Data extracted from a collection
☆ ☆ ☆ ☆ ☆

===== config.mk =====
export PLATFORM = sky130hd
export DESIGN_NAME = vram_port_arbiter
export DESIGN_NICKNAME = d
export VERILOG_FILES = /design/src/rtl/vram_port_arbiter.sv
export SDC_FILE = /design/constraint.sdc
export NUM_CORES = 1
export LEC_CHECK = 0
export ABC_CLOCK_PERIOD_IN_PS = 3700
export BUFFER_PORTS_ARGS = -buffer_cell sky130_fd_sc_hd__buf_2
export CAP_MARGIN = 20
export CORE_MARGIN = 8
export CORE_UTILIZATION = 40
export DETAILED_ROUTE_END_ITERATION = 10
export GPL_ROUTABILITY_DRIVEN = 0
export PLACE_DENSITY = 0.95
export SKIP_CTS_REPAIR_TIMING = 1
export SYNTH_ARGS = -nofsm -noshare
export SYNTH_HDL_FRONTEND = slang
export SYNTH_SLANG_ARGS = --single-unit

===== constraint.sdc =====
create_clock -name CLK -period 3.7 [get_ports CLK]
set_clock_uncertainty 0.1 [all_clocks]
set_input_delay 0.185 -clock CLK [delete_from_list [all_inputs] [get_ports CLK]]
set_output_delay 0.185 -clock CLK [all_outputs]
set_load 0.01 [all_outputs]

===== src/rtl/vram_port_arbiter.sv =====
// vram_port_arbiter: shares one single-port VRAM between the display fetch engine and the Avalon CPU slave.
// Optional CPU aging (forced win after MAX_WAIT losses) is enabled by defining VRAM_ARB_AGING_EN.
module vram_port_arbiter #(
   parameter int ADDR_W    = 10,
   parameter int DATA_W    = 32,
   parameter int NUM_WORDS = 601,
   parameter int MAX_WAIT  = 4
) (
   input  logic              CLK,
   input  logic              RESET_N,
   input  logic              AVL_CS,
   input  logic              AVL_READ,
   input  logic              AVL_WRITE,
   input  logic [3:0]        AVL_BYTE_EN,
   input  logic [ADDR_W-1:0] AVL_ADDR,
   input  logic [DATA_W-1:0] AVL_WRITEDATA,
   output logic [DATA_W-1:0] AVL_READDATA,
   output logic              AVL_WAITREQUEST,
   input  logic              DISP_REQ,
   input  logic [ADDR_W-1:0] DISP_ADDR,
   output logic              DISP_GNT,
   output logic              DISP_RVALID,
   output logic [DATA_W-1:0] DISP_RDATA,
   output logic [ADDR_W-1:0] RAM_ADDR,
   output logic              RAM_WE,
   output logic [3:0]        RAM_BE,
   output logic [DATA_W-1:0] RAM_WDATA,
   input  logic [DATA_W-1:0] RAM_RDATA
);
   localparam logic [ADDR_W-1:0] LAST = ADDR_W'(NUM_WORDS - 1);
   typedef enum logic [1:0] {IDLE, RD_ISSUED, RD_DONE} state_t;
   state_t state, state_nx;
   logic cpu_req, cpu_oor, disp_oor, aged, cpu_win, cpu_ram, lose, rd_oor, disp_oor_q;
   assign cpu_req  = AVL_CS & (AVL_READ | AVL_WRITE);
   assign cpu_oor  = AVL_ADDR > LAST;
   assign disp_oor = DISP_ADDR > LAST;
   // out-of-range CPU accesses never touch the RAM, so they never block the display
   assign cpu_win  = RESET_N & cpu_req & (state == IDLE) & (cpu_oor | ~DISP_REQ | aged);
   assign cpu_ram  = cpu_win & ~cpu_oor;
   assign lose     = RESET_N & cpu_req & (state == IDLE) & ~cpu_win;
   assign DISP_GNT = RESET_N & DISP_REQ & ~cpu_ram;
   assign RAM_WE    = cpu_ram & AVL_WRITE;
   assign RAM_ADDR  = DISP_GNT ? DISP_ADDR : cpu_ram ? AVL_ADDR : '0;
   assign RAM_BE    = RAM_WE ? AVL_BYTE_EN : 4'b0;
   assign RAM_WDATA = RAM_WE ? AVL_WRITEDATA : '0;
   assign AVL_WAITREQUEST = cpu_req & ~((cpu_win & AVL_WRITE) | (state == RD_DONE));
   assign DISP_RDATA = (DISP_RVALID & ~disp_oor_q) ? RAM_RDATA : '0;
   always_comb begin
      state_nx = IDLE;
      if (cpu_req)
         state_nx = (state == IDLE) ? ((cpu_win & AVL_READ) ? RD_ISSUED : IDLE) :
                    (state == RD_ISSUED) ? RD_DONE : IDLE;
   end
   always_ff @(posedge CLK or negedge RESET_N) begin
      if (!RESET_N) begin
         state        <= IDLE;
         AVL_READDATA <= '0;
         DISP_RVALID  <= 1'b0;
         disp_oor_q   <= 1'b0;
         rd_oor       <= 1'b0;
      end else begin
         state       <= state_nx;
         DISP_RVALID <= DISP_GNT;
         disp_oor_q  <= disp_oor;
         if (cpu_win & AVL_READ) rd_oor <= cpu_oor;
         if ((state == RD_ISSUED) & cpu_req) AVL_READDATA <= rd_oor ? '0 : RAM_RDATA;
      end
   end
`ifdef VRAM_ARB_AGING_EN
   logic [2:0] wait_cnt;
   assign aged = wait_cnt == 3'(MAX_WAIT);
   always_ff @(posedge CLK or negedge RESET_N) begin
      if (!RESET_N) wait_cnt <= 3'd0;
      else wait_cnt <= lose ? ((wait_cnt == 3'd7) ? 3'd7 : wait_cnt + 3'd1) : 3'd0;
   end
`else
   assign aged = 1'b0;
   logic unused_lose;
   assign unused_lose = lose;
`endif
endmodule

Yosys cells after proc, flatten, opt, wreduce, memory -nomap -nowiden
Index checks and enable logic that the tools add are counted.
{"block": "word_totals", "output_inout_bits": 114, "register_bits": 37, "input_bits": 94}
{"block": "op_classes", "bitwise": 21, "order_cmp": 2, "n_mux": 10, "eq_ne": 2, "n_reduce_logical": 1}
{"operator": "32-bit 2-to-1 mux", "count": 3}
{"operator": "10-bit greater-than comparator (second input constant)", "count": 2}
{"operator": "10-bit 2-to-1 mux", "count": 2}
{"operator": "1-bit AND", "count": 13}
{"operator": "2-bit 2-to-1 mux", "count": 3}
{"operator": "1-bit inverter", "count": 5}
{"operator": "4-bit 2-to-1 mux", "count": 1}
{"operator": "1-bit OR", "count": 3}
{"operator": "2-bit by 1-bit equality test with 1-bit output (second input constant)", "count": 1}
{"operator": "2-bit equality test (second input constant)", "count": 1}
{"operator": "2-bit zero test", "count": 1}
{"operator": "1-bit 2-to-1 mux", "count": 1}

Logic depth before layout (Yosys ltp)
{"block": "logic_depth", "ltp_word": 9, "mapped_depth": 6}

Worst setup path before layout
OpenSTA, ideal clock, no wires.
{"block": "synth_path", "path_type": "flip-flop to output port", "from": "reg state[1]", "to": "out RAM_WDATA[22]", "arrival_time_ps": 1487, "slack_ps": 1928, "path_stages_with_launch": 6, "path_cell_list": "dfrtp_1 -> and4bb_2 -> nand2_1 -> nor4_4 -> buf_6 -> and2_1"}
{"block": "synth_via", "elab_chain_cells": 6}
{"element": "start: declaration", "line": "32", "text": "state_t state, state_nx;"}
{"element": "start signal: assignment", "line": "62", "text": "state <= state_nx;"}
{"element": "2-bit zero test", "line": "38", "text": "assign cpu_win = RESET_N & cpu_req & (state == IDLE) & (cpu_oor | ~DISP_REQ | aged);"}
{"element": "1-bit AND"}
{"element": "1-bit AND", "line": "38"}
{"element": "1-bit AND", "line": "39", "text": "assign cpu_ram = cpu_win & ~cpu_oor;"}
{"element": "1-bit AND", "line": "42", "text": "assign RAM_WE = cpu_ram & AVL_WRITE;"}
{"element": "named net RAM_WE", "line": "25", "text": "output logic RAM_WE,"}
{"element": "32-bit 2-to-1 mux", "line": "45", "text": "assign RAM_WDATA = RAM_WE ? AVL_WRITEDATA : '0;"}
{"element": "end: declaration", "line": "27", "text": "output logic [DATA_W-1:0] RAM_WDATA,"}
The timed path passes the listed nets, and every way through them passes these cells.

Worst setup path after layout
{"block": "layout_path", "from": "in RESET_N", "to": "out RAM_ADDR[2]"}
{"block": "layout_via", "elab_chain_cells": 7}
{"element": "start: declaration", "line": "10", "text": "input logic RESET_N,"}
{"element": "1-bit AND (2 in a row)"}
{"element": "1-bit AND", "line": "38"}
{"element": "1-bit AND", "line": "39"}
{"element": "1-bit inverter", "line": "41", "text": "assign DISP_GNT = RESET_N & DISP_REQ & ~cpu_ram;"}
{"element": "1-bit AND", "line": "41"}
{"element": "10-bit 2-to-1 mux (*)", "line": "43", "text": "assign RAM_ADDR = DISP_GNT ? DISP_ADDR : cpu_ram ? AVL_ADDR : '0;"}
{"element": "end: declaration", "line": "24", "text": "output logic [ADDR_W-1:0] RAM_ADDR,"}
Mark *: on every way between the ends. The rest lies on a longest branch, timed or not.

==> impl_metrics.csv <==
group,metric,value,unit
setup_path,reg2reg_from,"state[1]",
cts,cts_inserted_buffers,5,
layout,n_antenna_cell,0,
synthesis,synth_top_area_share,0.418,
routing,remaining_drc_errors,0,
synthesis,synth-edff-count,0,
cts,clockRootBuffer,"clkbuf_8",
cts,cts_sinks,37,
setup_path,critPathArrivalTime,2220,ps
global_routing,antenna_found_initial,0,
timing,fmax,0.399,GHz
setup_path,crit_path_max_fanout,10,
placed_design,placed_cell_area,3280,um^2
synthesis,ys_top_cells_by_count,"and2_1 (69), nand2_1 (66), dfrtp_1 (37)",
hold_path,min-delay-start,"DISP_REQ",
synthesis,synthArstFlopShare,1.00,
synthesis,synth_area,2220,um^2
power_and_ir_drop,swShare,0.328,
routing,drtIter0Drc,89,
timing,slew_violations,0,
synthesis,synth-seq-cells,37,
timing,tightestPinTransition,969,ps
die,std_cell_rows,27,
timing,worst_slack,1190,ps
setup_path,max_stage_delay,570,ps
layout,synthToLayoutAreaGrowth,53.4,%
setup_path,path_buf_inv,3,
timing,hold_violations,0,
placed_design,io_buffers,207,
timing,slew_headroom,0.353,
setup_path,cpMaxStageDelayCell,"nor4_4",
timing,min_period,2510,ps
timing,grt_setup_unrepaired,"false",
synthesis,yosysWarnings,0,
cts,clkTransAtPathRegs,70,ps
setup_path,required,3410,ps
routing,vias,2598,
synthesis,yosys.area.top_type,"dfrtp_1",
synthesis,netlist_instances,258,
die,io_pins,208,
routing,routed_wl,8.90,mm
cts,cts_tree,"built",
placed_design,place_hpwl,7.47,mm
hold_path,min_path_type,"in2reg",
synthesis,synthesis.nets,352,
placed_design,place_worst_setup_slack,1210,ps
routing,routedWlPerCell,16.7,um
timing,final_min_period_over_clock_period,0.678,
power_and_ir_drop,p_sw,0.000403,W
die,initial_core_util,0.408,
setup_path,startpoint_type,"primary input",
layout,final_cell_area,3400,um^2
layout,drive_above_1_share,0.485,
synthesis,syn_area_per_cell,8.59,um^2
timing,tns,0,ps
die,coreArea,5440,um^2
layout,final_cells,534,
routing,vias_per_cell,4.87,
cts,cts_buffer_depth,2,
synthesis,yosysMostFrequentCell,"and2_1",
setup_path,critPathKind,"in2out",
power_and_ir_drop,peakVddDrop,0.000169,V
die,die_w,90.5,um
power_and_ir_drop,seqPwrFrac,0.451,
global_routing,track_usage,0.210,
routing,ant_nets,0,
placed_design,dp.cells,524,
cts,clkLatencyLatePin,270,ps
power_and_ir_drop,internal-power,0.000827,W
global_routing,grt_overflow_total,0,
global_routing,grt_pass1_vias,2813,
global_routing,grt_first_pass_wirelength,14.0,mm
setup_path,crit_path_start,"RESET_N",
run,drv_cap,0,
layout,nNetsFinal,555,
synthesis,synth_area_leaders,"dfrtp_1 (42%), and2_1 (19%), nand2_1 (11%)",
setup_path,end_kind,"primary output",
routing,drt-pass1-iter-count,5,
setup_path,crit_top_cell,"buf_2",
synthesis,seq_area_frac_synth,0.418,
die,die_height,90.5,um
setup_path,path_cells,"dlygate4sd3_1 -> buf_2 -> and4bb_2 -> nand2_1 -> nor4_4 -> a22o_1 -> buf_2",
setup_path,path_delay_family,"simple AND/OR/NAND/NOR gates",
power_and_ir_drop,powerDensity,362,nW/um^2
cts,cts_max_level,2,
power_and_ir_drop,power_frac_comb,0.315,
synthesis,synthDistinctLibCells,23,
die,die_area,8180,um^2
timing,finalSetupViolCount,0,
outcome,outcome,"finished clean",
power_and_ir_drop,leakage,2.09,nW
global_routing,grt_start_max_net_pins,39,
synthesis,synth-main-ff-cell,"dfrtp_1",
power_and_ir_drop,p_clk_frac,0.234,
==> stage by stage <==
stage          hold slack, ps  utilization  power [W]
6_report                 26.1        0.625    0.00123
3_5_place_dp              200        0.604   0.000958
2_1_floorplan            -211            -   0.000739
3_3_place_gp              200        0.604   0.000943
4_1_cts                  -110        0.621    0.00125
5_1_grt                  9.82        0.625    0.00132
==> registers in the layout (all words and copies together), names as in the netlist <==
name          cells
AVL_READDATA     32
DISP_RVALID       1
disp_oor_q        1
rd_oor            1
state             2
==> logic make-up (layout without fill, tap and decap cells) <==
family | Yosys count | in the layout | synth area share
flops | 37 | 37 | 0.418
buf+inv | 20 | 224 | 0.0440
compound gates | 21 | 21 | 0.0711
simple gates | 180 | 180 | 0.467
==> cells in the final DEF (no fill, tap or decap), types with 4 or more instances in the layout <==
master    count
a22o_1       10
buf_2       207
nand2_1      66
nand3b_1     33
inv_1         4
o21ai_0       4
clkbuf_8      6
and2_1       69
dfrtp_1      37
==> final timing paths <==
path,slack [ps],cells past startpoint,endpoint
worst max-delay path,1190,7,RAM_ADDR[2]
worst min-delay path,30,2,state[0]
worst max register to register,1930,5,AVL_READDATA[0]
max in group asynchronous,2710,3,AVL_READDATA[30]
worst min register to register,360,2,AVL_READDATA[4]
min in group asynchronous,450,3,AVL_READDATA[19]
==> worst register-to-register path: stages (launching register included) <==
cell      delay, ps
dfrtp_1         390
nor2b_1         110
nand3b_1        100
inv_1           710
nand3b_1        190
nand2_1         110
==> area by class of cell <==
type                       instances  area, um^2
tap                               72        90.1
clock buffer                       6        82.6
inverter                           4        15.0
fill                             484        2040
multi-input combinational        201        1190
clock inverter                     2        13.8
timing repair buffer             212        1080
sequential                        37         926
==> routing by layer <==
metal | track usage | share of wire | up-vias
met4 | 0.153 | 0.068 | 0
li1 | - | - | 1248
met2 | 0.378 | 0.50 | 177
met3 | 0.0898 | 0.10 | 28
met1 | 0.184 | 0.33 | 1145
met5 | 0 | 0 | -
==> power groups by stage <==
stage               sequential (W)  clock (W)  combinational (W)
finish                    0.000555   0.000287           0.000388
detailed placement        0.000564          0           0.000394
global route              0.000569   0.000319           0.000432
floorplan                 0.000591          0           0.000148
CTS                       0.000556   0.000298           0.000394
global placement          0.000560          0           0.000383
(Power assumes the default switching activity.)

☆ ☆ ☆ ☆ ☆

▶ _What you have to do_:
From the records above, return each line that includes "constant".

▶ _Response area_:
{"operator": "10-bit greater-than comparator (second input constant)", "count": 2}
{"operator": "2-bit by 1-bit equality test with 1-bit output (second input constant)", "count": 1}
{"operator": "2-bit equality test (second input constant)", "count": 1}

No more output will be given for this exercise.